Unlike its European counterpart, the General Data Protection Regulation (GDPR), which imposes fines based on the degrees of violation, the CCPA allows individuals to pursue legal action against companies for their infractions. Non-compliant companies could be on the hook for up to $2,500 per individual violation of a data breach — an amount that can quickly get out of hand. As July 1 quickly approaches, organizations can take the following steps to work toward achieving compliance by the deadline and remaining compliant in the future.

Conduct a data sweep of all endpoints

In today’s remote work environment, employees are downloading, storing and sharing customers’ personal identification information (PII) in a variety of different places, some of which aren’t secure or approved destinations. What seems like a harmless act can put organizations at risk, not just when it comes to compliance but also in terms of overall network security.

To avoid and mitigate the disbursement of this data to unsecure endpoints, organizations should conduct a thorough sweep of all workstations to map out the location of PII data. This should be done regularly to ensure continued compliance and protection from malicious actors. In addition, by understanding where personal and sensitive data resides, this enables organizations to review the workflows and make appropriate changes to mitigate future risk. In an ideal scenario, only a small number of employees will have access to valuable customer and user data therefore limiting how often it’s accessed, reviewed or shared.

While compliance is the responsibility of all departments within the organization, hiring a compliance officer or CISO to spearhead the compliance movement can also help mitigate some of the regulation’s complexities. A dedicated compliance officer can help relay important messages to the company as whole, and drive initiatives, providing a clear leadership and data strategy for the company. As the regulatory landscape grows in size and becomes more complicated, compliance officers or CISOs should be following the latest trends and initiatives to proactively promote organizational compliance.

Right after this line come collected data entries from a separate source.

===== src/rtl/id_src_match.sv =====
// Per-operand hazard check: picks the forwarding source for one ID operand
// and reports how many bubbles that operand needs before it can be consumed.
module id_src_match
  import mips_pkg::*;
#(
  parameter int REG_AW = 5
) (
  input  logic [REG_AW-1:0] i_src,
  input  logic              i_used,
  input  logic              i_isBranch,
  input  logic [REG_AW-1:0] i_rdEx,
  input  logic              i_regWriteEx,
  input  logic              i_memReadEx,
  input  logic [REG_AW-1:0] i_rdMem,
  input  logic              i_regWriteMem,
  input  logic              i_memReadMem,
  input  logic [REG_AW-1:0] i_rdWb,
  input  logic              i_regWriteWb,
  output logic [1:0]        o_fwdSel,
  output logic [NEED_W-1:0] o_need
);

  logic w_matchEx;
  logic w_matchMem;
  logic w_matchWb;

  // Register zero is hardwired, so a write to it never creates a dependency.
  assign w_matchEx  = i_used && i_regWriteEx  && (i_rdEx  == i_src) && (i_rdEx  != REG_AW'(REG_ZERO));
  assign w_matchMem = i_used && i_regWriteMem && (i_rdMem == i_src) && (i_rdMem != REG_AW'(REG_ZERO));
  assign w_matchWb  = i_used && i_regWriteWb  && (i_rdWb  == i_src) && (i_rdWb  != REG_AW'(REG_ZERO));

  always_comb begin
    o_fwdSel = FWD_RF;
    if (w_matchMem && !i_memReadMem) begin
      o_fwdSel = FWD_EXMEM;
    end else if (w_matchWb) begin
      o_fwdSel = FWD_MEMWB;
    end
  end

  // Ordered so that the first hit is already the largest bubble count.
  always_comb begin
    o_need = '0;
    if (w_matchEx && i_memReadEx) begin
      o_need = i_isBranch ? NEED_W'(2) : NEED_W'(1);
    end else if (w_matchEx && i_isBranch) begin
      o_need = NEED_W'(1);
    end else if (w_matchMem && i_memReadMem && i_isBranch) begin
      o_need = NEED_W'(1);
    end
  end

endmodule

Ensure consumers understand their right to PII data

The overall goal of the CCPA is to give consumers more control and safeguards over how their data is used. With this in mind, it’s imperative that organizations over communicate to customers to ensure they are aware of the key rights within the CCPA:

  1. The right to know what personal information is being collected, used, shared or sold, as well as the categories of personal information the business has collected on consumers over the previous 12 months.
  2. The right to request the deletion of personal information.
  3. The right to opt-out of the sale of personal information.
  4. The right to non-dscrimination for the exercising of a consumer’s privacy rights.

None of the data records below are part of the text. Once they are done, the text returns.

## src/rtl/writeback_stage_if.sv

```systemverilog
// Writeback stage bus: upstream instruction handshake, data-memory response and register-file write port.
// The master side is whoever feeds retiring instructions and load data; the slave side is the writeback stage.
// Everything except clock and reset travels through here.
interface writeback_stage_if #(
  parameter int INSTRET_W = 64
);
  // upstream instruction
  logic                 in_valid;
  logic                 in_ready;
  logic                 in_reg_write;
  logic [4:0]           in_rd;
  logic [1:0]           in_wb_sel;
  logic [31:0]          in_alu_result;
  logic [31:0]          in_pc_plus4;
  logic [31:0]          in_imm;
  logic [2:0]           in_funct3;
  // data-memory response
  logic                 mem_rvalid;
  logic [31:0]          mem_rdata;
  // register-file write port and status
  logic                 wb_reg_write;
  logic [4:0]           wb_rd;
  logic [31:0]          wb_data;
  logic                 retire_valid;
  logic [INSTRET_W-1:0] instret;
  logic                 load_err;

  modport master (
    output in_valid, in_reg_write, in_rd, in_wb_sel, in_alu_result,
           in_pc_plus4, in_imm, in_funct3, mem_rvalid, mem_rdata,
    input  in_ready, wb_reg_write, wb_rd, wb_data, retire_valid, instret, load_err
  );

  modport slave (
    input  in_valid, in_reg_write, in_rd, in_wb_sel, in_alu_result,
           in_pc_plus4, in_imm, in_funct3, mem_rvalid, mem_rdata,
    output in_ready, wb_reg_write, wb_rd, wb_data, retire_valid, instret, load_err
  );
endinterface

```

## src/rtl/writeback_stage.sv

```systemverilog
// RISC-V writeback stage: selects ALU/PC+4/IMM or an aligned, extended load value and drives the register-file write port.
// Latency: 1 cycle for non-loads; loads retire 1 cycle after mem_rvalid.
// Backpressure: in_ready is low while a load waits for memory; a load may time out after LOAD_TIMEOUT wait cycles.
module writeback_stage #(
  parameter int INSTRET_W    = 64,
  parameter int LOAD_TIMEOUT = 0
) (
  input  logic             clk,
  input  logic             reset,
  writeback_stage_if.slave bus
);

  typedef enum logic {IDLE, WAIT_MEM} state_t;

  state_t               state_q, state_d;
  logic [4:0]           ld_rd_q, ld_rd_d;
  logic                 ld_we_q, ld_we_d;
  logic [2:0]           ld_f3_q, ld_f3_d;
  logic [1:0]           ld_addr_q, ld_addr_d;
  logic [31:0]          tmo_cnt_q, tmo_cnt_d;
  logic                 wb_reg_write_q, wb_reg_write_d;
  logic [4:0]           wb_rd_q, wb_rd_d;
  logic [31:0]          wb_data_q, wb_data_d;
  logic                 retire_valid_q, retire_valid_d;
  logic [INSTRET_W-1:0] instret_q, instret_d;
  logic                 load_err_q, load_err_d;

  logic [31:0]          ld_byte_word;
  logic [15:0]          ld_half;
  logic [31:0]          ld_value;
  logic                 ld_misaligned;

  // Extract and extend the addressed byte/halfword/word; reserved funct3 codes behave as LW.
  always_comb begin
    ld_byte_word  = bus.mem_rdata >> {ld_addr_q, 3'b000};
    ld_half       = ld_addr_q[1] ? bus.mem_rdata[31:16] : bus.mem_rdata[15:0];
    ld_value      = bus.mem_rdata;
    ld_misaligned = 1'b0;
    case (ld_f3_q)
      3'b000: ld_value = {{24{ld_byte_word[7]}}, ld_byte_word[7:0]};
      3'b100: ld_value = {24'h000000, ld_byte_word[7:0]};
      3'b001: begin
        ld_value      = {{16{ld_half[15]}}, ld_half};
        ld_misaligned = ld_addr_q[0];
      end
      3'b101: begin
        ld_value      = {16'h0000, ld_half};
        ld_misaligned = ld_addr_q[0];
      end
      default: begin
        ld_value      = bus.mem_rdata;
        ld_misaligned = |ld_addr_q;
      end
    endcase
  end

  // Next-state and next-output computation; pulses default low, data/rd hold until the next retire.
  always_comb begin
    state_d        = state_q;
    ld_rd_d        = ld_rd_q;
    ld_we_d        = ld_we_q;
    ld_f3_d        = ld_f3_q;
    ld_addr_d      = ld_addr_q;
    tmo_cnt_d      = tmo_cnt_q;
    wb_reg_write_d = 1'b0;
    wb_rd_d        = wb_rd_q;
    wb_data_d      = wb_data_q;
    retire_valid_d = 1'b0;
    instret_d      = instret_q;
    load_err_d     = 1'b0;
    case (state_q)
      IDLE: begin
        if (bus.in_valid) begin
          if (bus.in_wb_sel == 2'd1) begin
            ld_rd_d   = bus.in_rd;
            ld_we_d   = bus.in_reg_write;
            ld_f3_d   = bus.in_funct3;
            ld_addr_d = bus.in_alu_result[1:0];
            tmo_cnt_d = 32'd0;
            state_d   = WAIT_MEM;
          end else begin
            case (bus.in_wb_sel)
              2'd2:    wb_data_d = bus.in_pc_plus4;
              2'd3:    wb_data_d = bus.in_imm;
              default: wb_data_d = bus.in_alu_result;
            endcase
            wb_rd_d        = bus.in_rd;
            wb_reg_write_d = bus.in_reg_write && (bus.in_rd != 5'd0);
            retire_valid_d = 1'b1;
            instret_d      = instret_q + INSTRET_W'(1);
          end
        end
      end
      WAIT_MEM: begin
        if (bus.mem_rvalid) begin
          // data arriving on the timeout cycle still completes the load
          state_d   = IDLE;
          wb_rd_d   = ld_rd_q;
          wb_data_d = ld_value;
          if (ld_misaligned) begin
            load_err_d = 1'b1;
          end else begin
            wb_reg_write_d = ld_we_q && (ld_rd_q != 5'd0);
            retire_valid_d = 1'b1;
            instret_d      = instret_q + INSTRET_W'(1);
          end
        end else if (LOAD_TIMEOUT > 0) begin
          if (tmo_cnt_q == 32'(LOAD_TIMEOUT - 1)) begin
            load_err_d = 1'b1;
            tmo_cnt_d  = 32'd0;
            state_d    = IDLE;
          end else begin
            tmo_cnt_d = tmo_cnt_q + 32'd1;
          end
        end
      end
      default: state_d = IDLE;
    endcase
  end

  // State and output registers with synchronous active-low reset.
  always_ff @(posedge clk) begin
    if (!reset) begin
      state_q        <= IDLE;
      ld_rd_q        <= 5'd0;
      ld_we_q        <= 1'b0;
      ld_f3_q        <= 3'd0;
      ld_addr_q      <= 2'd0;
      tmo_cnt_q      <= 32'd0;
      wb_reg_write_q <= 1'b0;
      wb_rd_q        <= 5'd0;
      wb_data_q      <= 32'd0;
      retire_valid_q <= 1'b0;
      instret_q      <= '0;
      load_err_q     <= 1'b0;
    end else begin
      state_q        <= state_d;
      ld_rd_q        <= ld_rd_d;
      ld_we_q        <= ld_we_d;
      ld_f3_q        <= ld_f3_d;
      ld_addr_q      <= ld_addr_d;
      tmo_cnt_q      <= tmo_cnt_d;
      wb_reg_write_q <= wb_reg_write_d;
      wb_rd_q        <= wb_rd_d;
      wb_data_q      <= wb_data_d;
      retire_valid_q <= retire_valid_d;
      instret_q      <= instret_d;
      load_err_q     <= load_err_d;
    end
  end

  assign bus.in_ready     = (state_q == IDLE);
  assign bus.wb_reg_write = wb_reg_write_q;
  assign bus.wb_rd        = wb_rd_q;
  assign bus.wb_data      = wb_data_q;
  assign bus.retire_valid = retire_valid_q;
  assign bus.instret      = instret_q;
  assign bus.load_err     = load_err_q;

endmodule

```

## src/flat_wrapper.sv

```systemverilog
// flat-port wrapper written by rule: the top's interface ports become plain ports
module writeback_stage_flat 
#(
  parameter int INSTRET_W    = 64,
  parameter int LOAD_TIMEOUT = 0
)
  (clk, reset, bus_in_valid, bus_in_reg_write, bus_in_rd, bus_in_wb_sel, bus_in_alu_result, bus_in_pc_plus4, bus_in_imm, bus_in_funct3, bus_mem_rvalid, bus_mem_rdata, bus_in_ready, bus_wb_reg_write, bus_wb_rd, bus_wb_data, bus_retire_valid, bus_instret, bus_load_err);
  writeback_stage_if #(.INSTRET_W(INSTRET_W)) bus_i ();
  input  logic clk;
  input  logic reset;
  input wire logic [$bits(bus_i.in_valid)-1:0] bus_in_valid;
  input wire logic [$bits(bus_i.in_reg_write)-1:0] bus_in_reg_write;
  input wire logic [$bits(bus_i.in_rd)-1:0] bus_in_rd;
  input wire logic [$bits(bus_i.in_wb_sel)-1:0] bus_in_wb_sel;
  input wire logic [$bits(bus_i.in_alu_result)-1:0] bus_in_alu_result;
  input wire logic [$bits(bus_i.in_pc_plus4)-1:0] bus_in_pc_plus4;
  input wire logic [$bits(bus_i.in_imm)-1:0] bus_in_imm;
  input wire logic [$bits(bus_i.in_funct3)-1:0] bus_in_funct3;
  input wire logic [$bits(bus_i.mem_rvalid)-1:0] bus_mem_rvalid;
  input wire logic [$bits(bus_i.mem_rdata)-1:0] bus_mem_rdata;
  output wire logic [$bits(bus_i.in_ready)-1:0] bus_in_ready;
  output wire logic [$bits(bus_i.wb_reg_write)-1:0] bus_wb_reg_write;
  output wire logic [$bits(bus_i.wb_rd)-1:0] bus_wb_rd;
  output wire logic [$bits(bus_i.wb_data)-1:0] bus_wb_data;
  output wire logic [$bits(bus_i.retire_valid)-1:0] bus_retire_valid;
  output wire logic [$bits(bus_i.instret)-1:0] bus_instret;
  output wire logic [$bits(bus_i.load_err)-1:0] bus_load_err;
  assign bus_i.in_valid = bus_in_valid;
  assign bus_i.in_reg_write = bus_in_reg_write;
  assign bus_i.in_rd = bus_in_rd;
  assign bus_i.in_wb_sel = bus_in_wb_sel;
  assign bus_i.in_alu_result = bus_in_alu_result;
  assign bus_i.in_pc_plus4 = bus_in_pc_plus4;
  assign bus_i.in_imm = bus_in_imm;
  assign bus_i.in_funct3 = bus_in_funct3;
  assign bus_i.mem_rvalid = bus_mem_rvalid;
  assign bus_i.mem_rdata = bus_mem_rdata;
  assign bus_in_ready = bus_i.in_ready;
  assign bus_wb_reg_write = bus_i.wb_reg_write;
  assign bus_wb_rd = bus_i.wb_rd;
  assign bus_wb_data = bus_i.wb_data;
  assign bus_retire_valid = bus_i.retire_valid;
  assign bus_instret = bus_i.instret;
  assign bus_load_err = bus_i.load_err;
  writeback_stage #(.INSTRET_W(INSTRET_W), .LOAD_TIMEOUT(LOAD_TIMEOUT)) u_core (.clk(clk), .reset(reset), .bus(bus_i));
endmodule
```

In addition to these new regulations, organizations must also provide the resources to submit a request for the disclosure of personal information. These types of situations require that organizations over communicate with their customers for compliance and transparency. To do this, organizations should ensure that consumer rights are prominently displayed on publicly facing content, including a dedicated page on the company website and inclusion in all marketing materials or third party contracts. While these new rights will be enforced by the CCPA, now may be a good time for organizations to assess what types of data management initiatives they can undertake to be proactive.

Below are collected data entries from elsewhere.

--- src/rtl/grf_scoreboard.sv ---
// Purpose: decode-stage scoreboard tracking pending GPR writes; stalls issue on unresolved source hazards.
// Latency: stall/issue_fire are combinational (zero cycle); counters and err update on the next clk edge.
// Backpressure: stall holds issue while a source is pending beyond this cycle's writeback or the destination counter is full.
module grf_scoreboard #(
   parameter int Read_Num  = 2,
   parameter int Write_Num = 1,
   parameter int Cnt_W     = 2
) (
   input  logic                      clk,
   input  logic                      reset,
   input  logic                      flush,
   input  logic                      issue_valid,
   input  logic                      issue_wen,
   input  logic [4:0]                issue_wadd,
   input  logic [Read_Num-1:0][4:0]  Radds,
   input  logic [Write_Num-1:0]      WE,
   input  logic [Write_Num-1:0][4:0] Wadds,
   output logic                      stall,
   output logic                      issue_fire,
   output logic [31:0]               busy,
   output logic                      err
);

   // Arithmetic width wide enough for cnt + inc and for a retire count of every port.
   localparam int SW = Cnt_W + $clog2(Write_Num + 1) + 1;
   localparam logic [Cnt_W-1:0] CNT_MAX = {Cnt_W{1'b1}};

   logic [Cnt_W-1:0] cnt_q [32];
   logic [Cnt_W-1:0] cnt_d [32];
   logic             err_q;
   logic             err_d;
   logic [SW-1:0]    ret [32];
   logic             hazard;
   logic             dest_sat;

   // Count retiring writeback ports per register; $0 never retires.
   always_comb begin
      for (int r = 0; r < 32; r++) begin
         ret[r] = '0;
         for (int j = 0; j < Write_Num; j++) begin
            if (r != 0 && WE[j] && Wadds[j] == 5'(r)) begin
               ret[r] = ret[r] + SW'(1);
            end
         end
      end
   end

   // Stall decision: a source still pending after this cycle's retires, or a full destination counter.
   always_comb begin
      hazard = 1'b0;
      for (int i = 0; i < Read_Num; i++) begin
         // Equal count and retire means the GRF forwards the written value this cycle.
         if (Radds[i] != 5'd0 && SW'(cnt_q[Radds[i]]) > ret[Radds[i]]) begin
            hazard = 1'b1;
         end
      end
      dest_sat = issue_wen && issue_wadd != 5'd0 &&
                 cnt_q[issue_wadd] == CNT_MAX && ret[issue_wadd] == '0;
      stall      = issue_valid && (hazard || dest_sat);
      issue_fire = issue_valid && !stall && !flush;
   end

   // Next counter values: add the fired destination, subtract retires, clamp underflow to zero and flag it.
   always_comb begin
      err_d = err_q;
      for (int r = 0; r < 32; r++) begin
         logic [SW-1:0] sum;
         sum = SW'(cnt_q[r]);
         if (r != 0 && issue_fire && issue_wen && issue_wadd == 5'(r)) begin
            sum = sum + SW'(1);
         end
         if (ret[r] > sum) begin
            cnt_d[r] = '0;
            err_d    = 1'b1;
         end else begin
            cnt_d[r] = Cnt_W'(sum - ret[r]);
         end
      end
      cnt_d[0] = '0;
   end

   // Busy view comes from registered counts only.
   always_comb begin
      busy = '0;
      for (int r = 1; r < 32; r++) begin
         busy[r] = (cnt_q[r] != '0);
      end
   end

   assign err = err_q;

   // State update: reset beats flush; flush drops all pending writes and this cycle's writebacks, keeping err.
   always_ff @(posedge clk) begin
      if (reset) begin
         for (int r = 0; r < 32; r++) cnt_q[r] <= '0;
         err_q <= 1'b0;
      end else if (flush) begin
         for (int r = 0; r < 32; r++) cnt_q[r] <= '0;
      end else begin
         for (int r = 0; r < 32; r++) cnt_q[r] <= cnt_d[r];
         err_q <= err_d;
      end
   end

endmodule

--- config.mk ---
export PLATFORM = sky130hd
export DESIGN_NAME = grf_scoreboard
export DESIGN_NICKNAME = d
export VERILOG_FILES = /design/src/rtl/grf_scoreboard.sv
export SDC_FILE = /design/constraint.sdc
export NUM_CORES = 1
export LEC_CHECK = 0
export CAP_MARGIN = 20
export CORE_UTILIZATION = 45
export CTS_BUF_LIST = sky130_fd_sc_hd__clkbuf_8
export CTS_CLUSTER_DIAMETER = 200
export DETAILED_ROUTE_END_ITERATION = 12
export DONT_BUFFER_PORTS = 1
export GPL_TIMING_DRIVEN = 0
export PLACE_DENSITY_LB_ADDON = 0.15
export SETUP_SLACK_MARGIN = 0.05
export SLEW_MARGIN = 20
export SYNTH_ARGS = -nofsm -noshare
export SYNTH_HDL_FRONTEND = slang
export SYNTH_SLANG_ARGS = --single-unit
--- constraint.sdc ---
create_clock -name clk -period 12.2 [get_ports clk]
set_input_delay 2.44 -clock clk [delete_from_list [all_inputs] [get_ports clk]]
set_output_delay 2.44 -clock clk [all_outputs]
set_load 0.005 [all_outputs]
# Word-level counts from Yosys, hierarchy flattened
# Memory sizes are Yosys's and may differ from the RTL's.
# Index checks and enable logic that the tools add are counted.
# Widths: inputs -> output; s select.
word_totals:
  regBits: 1
  latch_bits: 0
  mem_bits_rw: 64
  romBits: 0
  input_bits: 26
  output_inout_bits: 35
  elab_cells: 551
  memories: 1
memory_table:
  columns: ["name", "depth", "word_bits", "rd", "rd_clocked_by_memory_dff", "write_ports", "line", "rtl"]
  rows:
  - ["cnt_q", 32, 2, 35, 0, 32, "28", "logic [Cnt_W-1:0] cnt_q [32];"]
op_classes:
  n_addsub: 62
  mul: 0
  div: 0
  magnitude_cmp: 37
  n_eq_ne: 63
  n_shift: 0
  n_mux: 208
  n_bitwise: 68
  n_reduce_logical: 111
op_table:
  columns: ["op", "n"]
  rows:
  - ["$mux 2", 95]
  - ["$eq 5x5->1 const B", 32]
  - ["$add 2x1->3 const B", 31]
  - ["$gt 1x3->1", 31]
  - ["$mux 3", 31]
  - ["$eq 5x4->1 const B", 16]
  - ["$mux 1", 73]
  - ["$logic_and 1x1->1", 71]
  - ["$or 1x1->1", 64]
  - ["$reduce_bool 2->1", 31]
  - ["$sub 2x1->2", 31]
  - ["$bmux 4 s5", 3]
  - ["$eq 5x3->1 const B", 8]
  - ["$reduce_bool 32->1", 1]
  - ["$mux 4", 6]
  - ["$eq 5x2->1 const B", 4]
  - ["$ge 6x6->1 const B", 3]
  - ["$not 5->6", 3]
  - ["$reduce_bool 5->1", 3]
  - ["$eq 5x1->1 const B", 2]
  - ["$gt 2x4->1", 2]
  - ["$logic_not 4->1", 1]
  - ["$eq 2x2->1 const B", 1]
  - ["$gt 1x2->1 const A", 1]
  - ["other kinds (4)", 5]

# Depth between registers and ports, before layout
# Gate-level depths: netlist of the first run.
logic_depth:
  word_depth: 50
  mapped_depth: 28
  mapped_depth_nobuf: 26

# Worst setup path after synthesis of the first run
# OpenSTA, ideal clock, no wires.
synth_timing:
  path_kind: "input -> output"
  startpoint: "in Wadds[0] in the netlist's numbering"
  endpoint: "out issue_fire"
  arrival_time_ps: 5950
  t_required_ps: 9760
  setup_slack_ps: 3810
  path_stages: 19
  path_buffers: 4
  path_cell_list: "clkbuf_1 buf_2 or3b_2 nor2_1 inv_1 mux4_2 o211ai_1 o21ai_0 o21ai_0 ha_1 nor2_1 nor3b_1 a222oi_1 o22ai_1 o221ai_1 nor3b_1 buf_4 buf_6 and2_1"
synth_via:
  elab_chain_cells: 15
  elab_cells_between_ends: 115
  classes_between: "order compare (2); eq/ne (31); mux (42); reduce/logical (40)"
synth_rtl:
  columns: ["item", "line", "rtl"]
  rows:
  - ["start: declaration", "17", "input logic [Write_Num-1:0][4:0] Wadds,"]
  - ["$eq 5x5->1 (tied with other cells)", "41", "if (r != 0 && WE[j] && Wadds[j] == 5'(r)) begin"]
  - ["$logic_and 1x1->1", "41", null]
  - ["$mux 1", "41", null]
  - ["$bmux 4 s5", "53", "if (Radds[i] != 5'd0 && SW'(cnt_q[Radds[i]]) > ret[Radds[i]]) begin"]
  - ["$mux 4 (not written as such) (2 in series)", "53", null]
  - ["$gt 2x4->1", "53", null]
  - ["$logic_and 1x1->1", "53", null]
  - ["$mux 1 (2 in series)", "53", null]
  - ["$logic_or 1x1->1 (*)", "59", "stall = issue_valid && (hazard || dest_sat);"]
  - ["$logic_and 1x1->1 (*)", "59", null]
  - ["$logic_not 1->1 (*)", "60", "issue_fire = issue_valid && !stall && !flush;"]
  - ["$logic_and 1x1->1 (*) (2 in series)", "60", null]
  - ["end: declaration", "19", "output logic issue_fire,"]
# Mark *: on every way between the ends. The rest lies on a longest branch, timed or not. The select of a mux whose other input is x is not followed.

# Final worst setup path of the first run
# Same ends and word-level chain as after synthesis.

==> impl_results.md, run 1 <==
- Pre-CTS setup slack: approximately 2800 ps
- Syn Std Cell Area: 0.009035 mm2
- Worst hold-check path type: register to register
- Synth warnings: 0
- Max-cap viol count: 0
- Die area: 0.02065 mm2
- Final core utilization: 0.4988
- Setup_tns: 0 ps
- Final critical-path setup slack: approximately 2600 ps
- Root Buffer: clkbuf_8
- Detail Route Antenna Nets: 0
- Mean area per synthesized cell: 8.928 um2
- Final instance area: 0.009772 mm2
- Via Count: 7855
- Crit path capture type: output port
- Fin crit share: 0.7852
- RSZ-0062 raised after global routing: no
- TritonCTS clock tree: yes
- Number of synthesized flops with an enable pin: 62
- Ys flop type: edfxtp_1
- Routed wire length: 28.47 mm
- H-tree levels: 3
- DR WL/cell: approximately 21 um
- Distinct cell type count after synthesis: 69
- IO Port Bufs: 0
- Number of global-route vias before repair: 7541
- List of most frequent post-synthesis cells: inv_1 (160), ha_1 (126), nor2_1 (126), edfxtp_1 (62), mux2i_1 (57)
- Sinks on Clock Net: 63
- Sequential share of the synthesized area: 0.2083
- Worst setup path class: input port to output port
- Initial core utilization: 0.4612
- Share of cells above drive strength 1: 0.1092
- Nets: between 1000 and 1500
- Total grt overflow: 0
- Hold buffers post-CTS: 0
- Pwr Density: ~67 mW/mm2
- Final hold violations: 0
- Worst slew margin: 0.1836
- CTS buffer count: 9
- Die Span X: 143.7 um
- Placed instance area: 0.009608 mm2
- I/O pin count: 61
- Initial antenna violation count: 0
- Final setup violation count: 0
- Clock Pin Slew Worst Setup and Hold Paths: 80 ps
- Synth top area cells: edfxtp_1 (21%), ha_1 (17%), mux4_2 (12%)
- Pins Over Slew Limit: 0
- Clk_skew: 4.838 ps
- Async S/R FF share, synth: 0
- Global-route wire length before repair: 43.30 mm
- Largest net degree at the start of global routing: 12
- Area Overhead vs Synth: 8.157%
- Synth area leader: edfxtp_1
- Vias per inst: 5.797
- Fin cells: ~1400
- Synth top area share: 0.2061
- Post-CTS Setup Inserts: 0
- Worst skew pair latency: 390 ps
- First DRT Iteration DRCs: a little under 800
- LEAKAGE: 4.402 nW
- # diodes: 0
- FMAX: 0.1044 GHz
- Row cnt: 51
- Total track usage: 0.2890
- Minimum clock period: 9580 ps
- Syn Inst Count: 1012
- Slew @ Worst Pin: 1220 ps
- Die outline height: 143.7 um
- Drt drc: 0
- Clock Tree Buf Depth: 2
- #FFs+latches synth: 63
- Req. time, crit path: 9760 ps
- Routability Congestion: 1.000
- Hold WS: roughly 610 ps
- Type of origin of the critical path: input port
- CP max FO: 10
- Detailed Routing Iterations Pass 1: 6
- Total power: ~0.66 mW
- Hpwl dp: 22.76 mm
- Max rail drop VDD: 47.59 uV
- Status: finished clean
- WP data arrival: 7140 ps
- Cells after DPL: about 1300
- Count leader, synth: inv_1
- Area of the core: 0.01959 mm2
- Post-CTS Resized: 0
[registers in the layout, indices dropped and copies added, names as in the netlist]
signal,count
err,1
cnt_q,62
[cell families (layout without fill, tap and decap cells)]
family,after synthesis,count (layout),synth area share
buffers and inverters,207,224,0.09154
flip-flops,63,63,0.2083
AND/OR/NAND/NOR,341,341,0.1840
adder cells (fa/ha/maj),126,126,0.1745
AO/OA/AOI/OAI,80,80,0.06634
multiplexers,122,122,0.2056
XOR/XNOR,71,71,0.06883
other,2,63,0.0008312
[cell usage in the layout, fill, tap and decap left out, types with 4 or more instances in the layout]
master    instances
nor3b_1           4
nand4_1          15
a21oi_1          11
edfxtp_1         62
nor4_1           17
nand2b_1         13
a22oi_1           7
or2_2             7
and2_1            7
xnor2_1          37
or3_1             4
mux2i_1          57
xor2_1           34
inv_1           160
mux4_2           49
nand3_1          30
o22ai_1           4
mux2_2           15
buf_2            16
nor2b_1          15
nor2_1          126
conb_1           63
nand2_1          51
o21ai_0          16
clkinv_2          5
clkbuf_8          9
a31oi_1           5
clkbuf_1         22
buf_4             5
ha_1            126
nor3_1           33
[worst paths after layout]
kind	start	to	slack (ps)	cells past startpoint
min	err$_SDFFE_PP0P_	err$_SDFFE_PP0P_	610	2
min reg2reg	err$_SDFFE_PP0P_	err$_SDFFE_PP0P_	610	2
max	Wadds[0]	issue_fire	2620	19
max reg2reg	cnt_q[20][0]$_SDFFCE_PP0P_	err$_SDFFE_PP0P_	5970	20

Create internal processes to address new compliance obligations

It’s also worth noting that with the new consumer rights listed above, the CCPA requires organizations to adhere to a new set of obligations, including but not limited to:

  1. Notice at collection, meaning that organization must alert consumers at or before the point of data collection.
  2. Organizations must create clear procedures to respond to requests from consumers to opt-out, delete, etc.
  3. Organizations that sell personal information data must provide clear and direct links like “Do Not Sell My Personal Information” on their website or mobile app.
  4. Organizations must verify the identity of consumers who request to know and or delete personal information.
  5. Organizations must disclose financial incentives offered in exchange for the retention or sale of consumer’s PII data.
  6. Organizations must maintain records of requests and how they responded for at least 24 months and have security measures to protect and maintain this information.